In the years following Cobain's 1994 death, "Smells Like Teen
Spirit" has continued to garner critical acclaim. In 2000, MTV and
Rolling Stone ranked the song third on their joint list of
the 100 best pop songs, trailing only
The
Beatles' "
Yesterday" and
The Rolling Stones' "
Satisfaction." The Recording
Industry Association of America's 2001 "Songs of the Century"
project placed "Teen Spirit" at number 80. In 2002,
NME awarded the song the number two spot on its
list of "100 Greatest Singles of All Time," while in 2003
VH1 placed "Smells Like Teen Spirit" number one on its
list of "100 Greatest Songs of the Past 25 Years." The song came
third in a
Q poll that same
year.
Rolling Stone ranked "Smells Like Teen Spirit" ninth
in its 2004 list of
The 500 Greatest Songs of All
Time, and described its impact as "A shock wave of big-amp
purity, [it] wiped the lingering jive of the Eighties off the pop
map overnight." In the 2006
VH1 UK poll
The Nation's Favourite Lyric, the line "I feel stupid and
contagious/here we are now, entertain us" was ranked as the
third-favorite song lyric among over 13,000 voters. In contrast,
Time magazine proposed in
its entry for
Nevermind on "The All-TIME 100 Albums" from
2006 that "'Smells Like Teen Spirit' [. . .] may be the album's
worst song."
Lyrics and interpretation
The lyrics to "Smells Like Teen Spirit" were often difficult for
listeners to decipher, both due to their nonsensicality and because
of Cobain's slurred, guttural singing voice. This problem was
compounded by the fact that the
Nevermind album liner
notes did not include any lyrics for the songs aside from selected
lyrical fragments. This incomprehensibility contributed to the
early resistance from radio stations towards adding the song to
their playlists; one Geffen promoter recalled that people from rock
radio told her, "We can't play this. I can't understand what the
guy is saying." MTV went as far as to prepare a version of the
video that included the lyrics running across the bottom of the
screen, which they aired when the video was added to their heavy
rotation schedule. The lyrics for the album—and some from earlier
or alternate versions of the songs—were later released with the
liner notes of the "
Lithium"
single in 1992. American rock critic
Dave
Marsh noted comments by
disc jockeys
of the time that the song was "the 'Louie Louie' of the nineties"
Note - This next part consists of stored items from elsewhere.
`src/rtl/rr_mux_reg.sv`:
```
// rr_mux_reg: NCH-input, WIDTH-bit registered mux with per-channel valid/ready.
// A round-robin or fixed-priority arbiter picks one requester per transfer, and
// the winning beat lands in a one-entry output register tagged with its channel.
// Ports:
//   clk, rst_n       clock, asynchronous active-low reset
//   mode             0 = round-robin, 1 = fixed priority (lowest index wins)
//   in_valid/in_ready per-channel handshake, in_data packed [i*WIDTH +: WIDTH]
//   out_valid/out_ready/out_data/out_ch  registered output beat and its source
// Optional macro RR_MUX_LOCK_EN adds in_last/out_last: a burst locks the grant
// to its channel until the beat flagged last has been accepted.
module rr_mux_reg #(
    parameter int NCH   = 4,
    parameter int WIDTH = 8,
    parameter int SELW  = 2
) (
    input  logic                 clk,
    input  logic                 rst_n,
    input  logic                 mode,
    input  logic [NCH-1:0]       in_valid,
    input  logic [NCH*WIDTH-1:0] in_data,
    output logic [NCH-1:0]       in_ready,
`ifdef RR_MUX_LOCK_EN
    input  logic [NCH-1:0]       in_last,
    output logic                 out_last,
`endif
    output logic                 out_valid,
    output logic [WIDTH-1:0]     out_data,
    output logic [SELW-1:0]      out_ch,
    input  logic                 out_ready
);

    logic             r_valid;
    logic [WIDTH-1:0] r_data;
    logic [SELW-1:0]  r_ch;
    logic [SELW-1:0]  r_rr_ptr;
`ifdef RR_MUX_LOCK_EN
    logic             r_lock;
    logic [SELW-1:0]  r_lock_ch;
    logic             r_last;
`endif

    logic             w_load_en;
    logic [NCH-1:0]   w_grant;
    logic [SELW-1:0]  w_sel;
    logic [SELW-1:0]  w_idx;
    logic             w_found;
    logic [WIDTH-1:0] w_data;
    logic             w_xfer;

    // The register can take a new beat when empty or being drained this cycle.
    assign w_load_en = !r_valid || out_ready;

    always_comb begin
        w_grant = '0;
        w_sel   = '0;
        w_idx   = '0;
        w_found = 1'b0;
        if (w_load_en) begin
`ifdef RR_MUX_LOCK_EN
            // A locked channel owns the output even while it idles.
            if (r_lock) begin
                if (in_valid[r_lock_ch]) begin
                    w_grant[r_lock_ch] = 1'b1;
                    w_sel              = r_lock_ch;
                end
            end else
`endif
            if (mode) begin
                for (int i = 0; i < NCH; i++) begin
                    if (!w_found && in_valid[i]) begin
                        w_found    = 1'b1;
                        w_grant[i] = 1'b1;
                        w_sel      = SELW'(i);
                    end
                end
            end else begin
                // Search starts just after the last round-robin winner.
                for (int k = 1; k <= NCH; k++) begin
                    w_idx = SELW'((int'(r_rr_ptr) + k) % NCH);
                    if (!w_found && in_valid[w_idx]) begin
                        w_found        = 1'b1;
                        w_grant[w_idx] = 1'b1;
                        w_sel          = w_idx;
                    end
                end
            end
        end
    end

    always_comb begin
        w_data = '0;
        for (int i = 0; i < NCH; i++) begin
            if (w_grant[i]) begin
                w_data = in_data[i*WIDTH +: WIDTH];
            end
        end
    end

    // Grants only go to requesters, so any grant is a transfer.
    assign w_xfer   = |w_grant;
    assign in_ready = rst_n ? w_grant : '0;

    always_ff @(posedge clk or negedge rst_n) begin
        if (!rst_n) begin
            r_valid   <= 1'b0;
            r_data    <= '0;
            r_ch      <= '0;
            r_rr_ptr  <= SELW'(NCH - 1);
`ifdef RR_MUX_LOCK_EN
            r_lock    <= 1'b0;
            r_lock_ch <= '0;
            r_last    <= 1'b0;
`endif
        end else if (w_xfer) begin
            r_valid <= 1'b1;
            r_data  <= w_data;
            r_ch    <= w_sel;
`ifdef RR_MUX_LOCK_EN
            r_last  <= in_last[w_sel];
            if (!in_last[w_sel]) begin
                r_lock    <= 1'b1;
                r_lock_ch <= w_sel;
            end else begin
                r_lock <= 1'b0;
                if (!mode) begin
                    r_rr_ptr <= w_sel;
                end
            end
`else
            if (!mode) begin
                r_rr_ptr <= w_sel;
            end
`endif
        end else if (out_ready) begin
            r_valid <= 1'b0;
        end
    end

    assign out_valid = r_valid;
    assign out_data  = r_data;
    assign out_ch    = r_ch;
`ifdef RR_MUX_LOCK_EN
    assign out_last  = r_last;
`endif

endmodule

```
`config.mk`:
```
export PLATFORM = sky130hd
export DESIGN_NAME = rr_mux_reg
export DESIGN_NICKNAME = d
export VERILOG_FILES = /design/src/rtl/rr_mux_reg.sv
export SDC_FILE = /design/constraint.sdc
export NUM_CORES = 1
export LEC_CHECK = 0
export CORE_MARGIN = 2
export CORE_UTILIZATION = 35
export CTS_BUF_LIST = sky130_fd_sc_hd__clkbuf_8
export CTS_CLUSTER_SIZE = 40
export DETAILED_ROUTE_END_ITERATION = 7
export PLACE_DENSITY = 0.66
export SETUP_SLACK_MARGIN = 0.4
export SLEW_MARGIN = 15
export SYNTH_ARGS = -nofsm -noshare
export SYNTH_HDL_FRONTEND = slang
export SYNTH_SLANG_ARGS = --single-unit
```
`constraint.sdc`:
```
create_clock -name clk -period 4.39 [get_ports clk]
set_input_delay 0.878 -clock clk [delete_from_list [all_inputs] [get_ports clk]]
set_output_delay 0.878 -clock clk [all_outputs]
set_load 0.02 [all_outputs]
```
==> impl_metrics.json, run 1 <==
{
  "outcome": "finished, final reports clean",
  "hold_depth": 1,
  "ys_types": 53,
  "drtIter0Drc": 129,
  "fillers": 392,
  "period_needed_ns": 3.938,
  "async_flop_share_pct": 100.0,
  "syn_nets": 218,
  "grt_max_degree": 19,
  "reg2reg_from": "r_rr_ptr[0]",
  "hold_violations": 0,
  "vdd_drop_max_v": 0.0003848,
  "avgSynthCellArea_um2": 8.751,
  "cts-root-buf": "clkbuf_8",
  "drv_cap": 0,
  "register_area_um2": 327.8,
  "dp.cells": 279,
  "tightest_slew_ns": 0.5077,
  "stdcell_count": 284,
  "drt_pass1_iterations": 4,
  "cts_inserted_buffers": 3,
  "layout-drive-gt1-share_pct": 21.37,
  "setup-tns-final_ns": 0,
  "slew_viol_final": 0,
  "clock_skew_ns": 0.003304,
  "path_max_fanout": 4,
  "die_h_um": 69.20,
  "critPathKind": "input port to primary output",
  "cp.arrival_ns": 3.06,
  "io_buffers": 54,
  "hold_start": "out_data[2]",
  "rsz0062_at_grt": "true",
  "cpMaxStageDelayCell": "or4b_2",
  "clock_latency_ns": 0.24,
  "cp-start-kind": "input port",
  "ys.flop_type": "dfrtp_1",
  "worstPathRequired_ns": 3.51,
  "hold_path_class": "flip-flop to flip-flop",
  "ff2ff_setup_slack_ns": 1.08,
  "leakage_nw": 0.8761,
  "start_util_pct": 36.66,
  "routabilityCongestion": 0.9296,
  "layout_setup_ws_ns": 0.4519,
  "grtUsageTotal_pct": 19.73,
  "powerDensity_mw_per_mm2": 555.8,
  "cts_tree": "yes",
  "postRouteAntennaNets": 0,
  "worstPathCellList": "clkdlybuf4s50_1, or4b_2, o2bb2ai_2, or2b_4, a2111oi_4, or2_1, nor2_1, clkbuf_2",
  "min_to": "out_data[2]",
  "reg2regPathDepth": 11,
  "grt_pass1_wl_um": 7631,
  "multi_input_comb_area_mm2": 0.001075,
  "ctsLongestPathBuffers": 2,
  "holdBufCountCts": 0,
  "drt-total-wl_um": 4619,
  "crit_path_end_kind": "primary output",
  "fp-row-count": 23,
  "die_area_mm2": 0.004788,
  "diodes": 0,
  "slew_headroom_pct": 65.90,
  "synth_seq_area_share_pct": 22.04,
  "grt-ovfl-total": 0,
  "htreeDepth": 1,
  "hpwl_um": 3558,
  "core-area_mm2": 0.004058,
  "drcViolationCount": 0,
  "syn_area_mm2": 0.001488,
  "ys_ff_latch": 13,
  "clk_pin_slew_worst_paths_ns": 0.06,
  "grt_pass1_vias": 1496,
  "drt-wirelength-per-cell_um": 16.26,
  "via_per_inst": 5.588,
  "antenna_found_initial": 0,
  "yosys_warnings": 0,
  "syn2layout_area_growth_pct": 47.94,
  "reg2reg_to": "out_ch[1]",
  "period_share_pct": 89.71,
  "setup_violations": 0,
  "critPathTopFamily": "simple AND/OR/NAND/NOR gates",
  "cts.sink_count": 13,
  "synth-edff-count": 0,
  "netlist_instances": 170,
  "cp_num_buf_inv": 2,
  "die_w_um": 69.20,
  "num_io_pins": 55,
  "vias": 1587,
  "max_stage_delay_ns": 0.66,
  "nets": 283,
  "fmaxAchievable_ghz": 0.2539,
  "pre_cts_slack_ns": 0.03941
}
how the worst max path moves through the flow:
stage                     cells past startpoint        start           to
after floorplan                              11  r_rr_ptr[0]  in_ready[2]
after global placement                        8  in_valid[3]  in_ready[2]
after detailed placement                      8  in_valid[3]  in_ready[2]
after CTS                                     8  in_valid[3]  in_ready[2]
after global routing                          8  in_valid[3]  in_ready[2]
final                                         8  in_valid[3]  in_ready[2]
placed cells by master (no fill, tap or decap), drive strengths merged, types with 3 or more instances in the layout:
master / count
clkdlybuf4s50: 50
nand2: 23
buf: 19
nor3: 11
dfrtp: 11
nand3: 9
a311oi: 8
ha: 8
o21ai: 8
a221o: 8
a21oi: 7
nor2: 7
clkbuf: 7
inv: 6
o211ai: 5
mux2: 5
nor3b: 3
a211oi: 3
sequential cells by signal, indices dropped and copies added (netlist names):
signal / cells
out_valid: 1
out_data: 8
r_rr_ptr: 2
out_ch: 2
kinds of logic after synthesis:
group / Yosys count / share of synthesized area, %
and+or+nand+nor: 69 / 25.91
AOI/OAI and AO/OA: 52 / 30.36
buffers and inverters: 19 / 6.560
DFF: 13 / 22.04
muxes: 9 / 8.410
adders and majority gates: 8 / 6.729
final cells by class:
class / count / area share, %
Multi-Input combinational cell: 138 / 48.83
Inverter: 6 / 1.023
Clock buffer: 3 / 1.876
Tap cell: 50 / 2.843
Timing Repair Buffer: 73 / 30.30
Sequential cell: 13 / 14.89
Clock inverter: 1 / 0.2274
stage by stage:
stage	power [mW]	cell area, µm²	util [%]	hold WS (ns)
after global placement	1.099	2151	53.01	0.4957
after detailed placement	1.102	2151	53.01	0.4968
after floorplan	0.7963	1488	-	0.5824
after global routing	1.324	2201	54.24	0.5262
after CTS	1.211	2193	54.05	0.5128
final	1.223	2201	54.24	0.5123
synthesized netlist by cell type, types with 2 or more instances:
library cell | count | share of area [%]
nand2_1 | 22 | 5.6
dfrtp_1 | 11 | 19
nor3_1 | 11 | 3.7
buf_2 | 9 | 3.0
a311oi_1 | 8 | 4.7
ha_1 | 8 | 6.7
nand3_1 | 8 | 2.7
a21oi_1 | 7 | 2.4
inv_1 | 6 | 1.5
o21ai_0 | 6 | 2.0
a221o_1 | 5 | 3.4
nor2_1 | 5 | 1.3
o211ai_1 | 5 | 2.5
a211oi_1 | 3 | 1.5
a221o_2 | 3 | 2.3
nor3b_1 | 3 | 1.5
a211o_1 | 2 | 1.2
a21o_1 | 2 | 1.0
and3b_1 | 2 | 1.2
buf_6 | 2 | 1.5
clkbuf_1 | 2 | 0.50
dfstp_2 | 2 | 3.5
mux2_1 | 2 | 1.5
mux2_2 | 2 | 1.5
mux2i_1 | 2 | 1.3
mux4_2 | 2 | 3.0
nor2_2 | 2 | 0.84
nor2b_1 | 2 | 0.84
o21a_1 | 2 | 1.0
where the power goes:
part	internal, mW	switching [mW]	total [mW]
Sequential	0.185	0.0294	0.214
Clock	0.0626	0.0450	0.108
Combinational	0.420	0.482	0.901
metal layers:
| layer | GRT usage, % | vias to the layer above | part of all wire, % |
|---|---|---|---|
| li1 | - | 778 | - |
| met2 | 28.95 | 54 | 44 |
| met5 | 0 | - | 0 |
| met1 | 29.00 | 749 | 49 |
| met3 | 4.506 | 6 | 5.3 |
| met4 | 5.229 | 0 | 1.3 |
what timing repair did:
action | 4_1_cts | 5_1_grt
pin swaps | 1 | 1
endpoints found under the setup margin | 4 | 4
endpoints found under the hold margin | 0 | 0
resized for setup | 5 | 11
buffers inserted | 0 | 1
(Power assumes the default switching activity.)
==> run 2: changes to the inputs <==
--- a/config.mk
+++ b/config.mk
@@ -8,7 +8,6 @@
 export CORE_MARGIN = 2
 export CORE_UTILIZATION = 35
 export CTS_BUF_LIST = sky130_fd_sc_hd__clkbuf_8
-export CTS_CLUSTER_SIZE = 40
 export DETAILED_ROUTE_END_ITERATION = 7
 export PLACE_DENSITY = 0.66
 export SETUP_SLACK_MARGIN = 0.4
==> results of run 2 <==
The final DEF is identical to that of run 1; final timing and power are the same.
File: src/rtl/stats_report_slot.sv
// One-entry report buffer with valid/ready handshake. A report arriving while
// another is still held (and not popped this cycle) is dropped and flags a
// sticky overrun.
module stats_report_slot
  import tage_pkg::*;
#(
  parameter int WIDTH = DEFAULT_INSTRUCTION_INDEX_SIZE
) (
  input  logic             clk,
  input  logic             rst,
  input  logic             clear,
  input  logic             load,
  input  logic [WIDTH-1:0] load_total,
  input  logic [WIDTH-1:0] load_correct,
  input  logic             ready,
  output logic             valid,
  output logic [WIDTH-1:0] total,
  output logic [WIDTH-1:0] window_correct,
  output logic             overrun
);

  slot_action_e action;

  // Decide this cycle's slot action; a pop frees the slot for a same-cycle load.
  always_comb begin
    // NOTE: default first so every path assigns action and no latch is inferred.
    action = SLOT_IDLE;
    if (load && (!valid || ready)) begin
      action = SLOT_LOAD;
    end else if (load) begin
      action = SLOT_DROP;
    end else if (valid && ready) begin
      action = SLOT_POP;
    end
  end

  // Report register, valid flag and sticky overrun; clear wipes everything.
  always_ff @(posedge clk or posedge rst) begin
    // NOTE: non-blocking assignments for all state so every flop samples pre-edge values.
    if (rst) begin
      valid          <= 1'b0;
      total          <= '0;
      window_correct <= '0;
      overrun        <= 1'b0;
    end else if (clear) begin
      valid          <= 1'b0;
      total          <= '0;
      window_correct <= '0;
      overrun        <= 1'b0;
    end else begin
      case (action)
        SLOT_LOAD: begin
          valid          <= 1'b1;
          total          <= load_total;
          window_correct <= load_correct;
        end
        SLOT_DROP: overrun <= 1'b1;
        SLOT_POP:  valid   <= 1'b0;
        default: ;
      endcase
    end
  end

endmodule : stats_report_slot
and wrote, "Like 'Louie,' only more so, 'Teen Spirit' reveals its
secrets reluctantly and then often incoherently." Marsh, trying to
decipher the lyrics of the song, felt after reading the correct
lyrics from the song's sheet music that "what I imagined was quite
a bit better (at least, more gratifying) than what Nirvana actually
sang," and added, "Worst of all, I'm not sure that I know more
about [the meaning of] 'Smells Like Teen Spirit' now than before I
plunked down for the official version of the facts."
"Teen Spirit" is widely interpreted to be a
teen revolution anthem, an interpretation
reinforced by the song's music video. In an interview conducted the
day
Nevermind was released, Cobain stated the song was
about his friends, explaining, "We still feel as if we're teenagers
because we don't follow the guidelines of what's expected of us to
be adults [. . .] It also has kind of a teen revolutionary theme".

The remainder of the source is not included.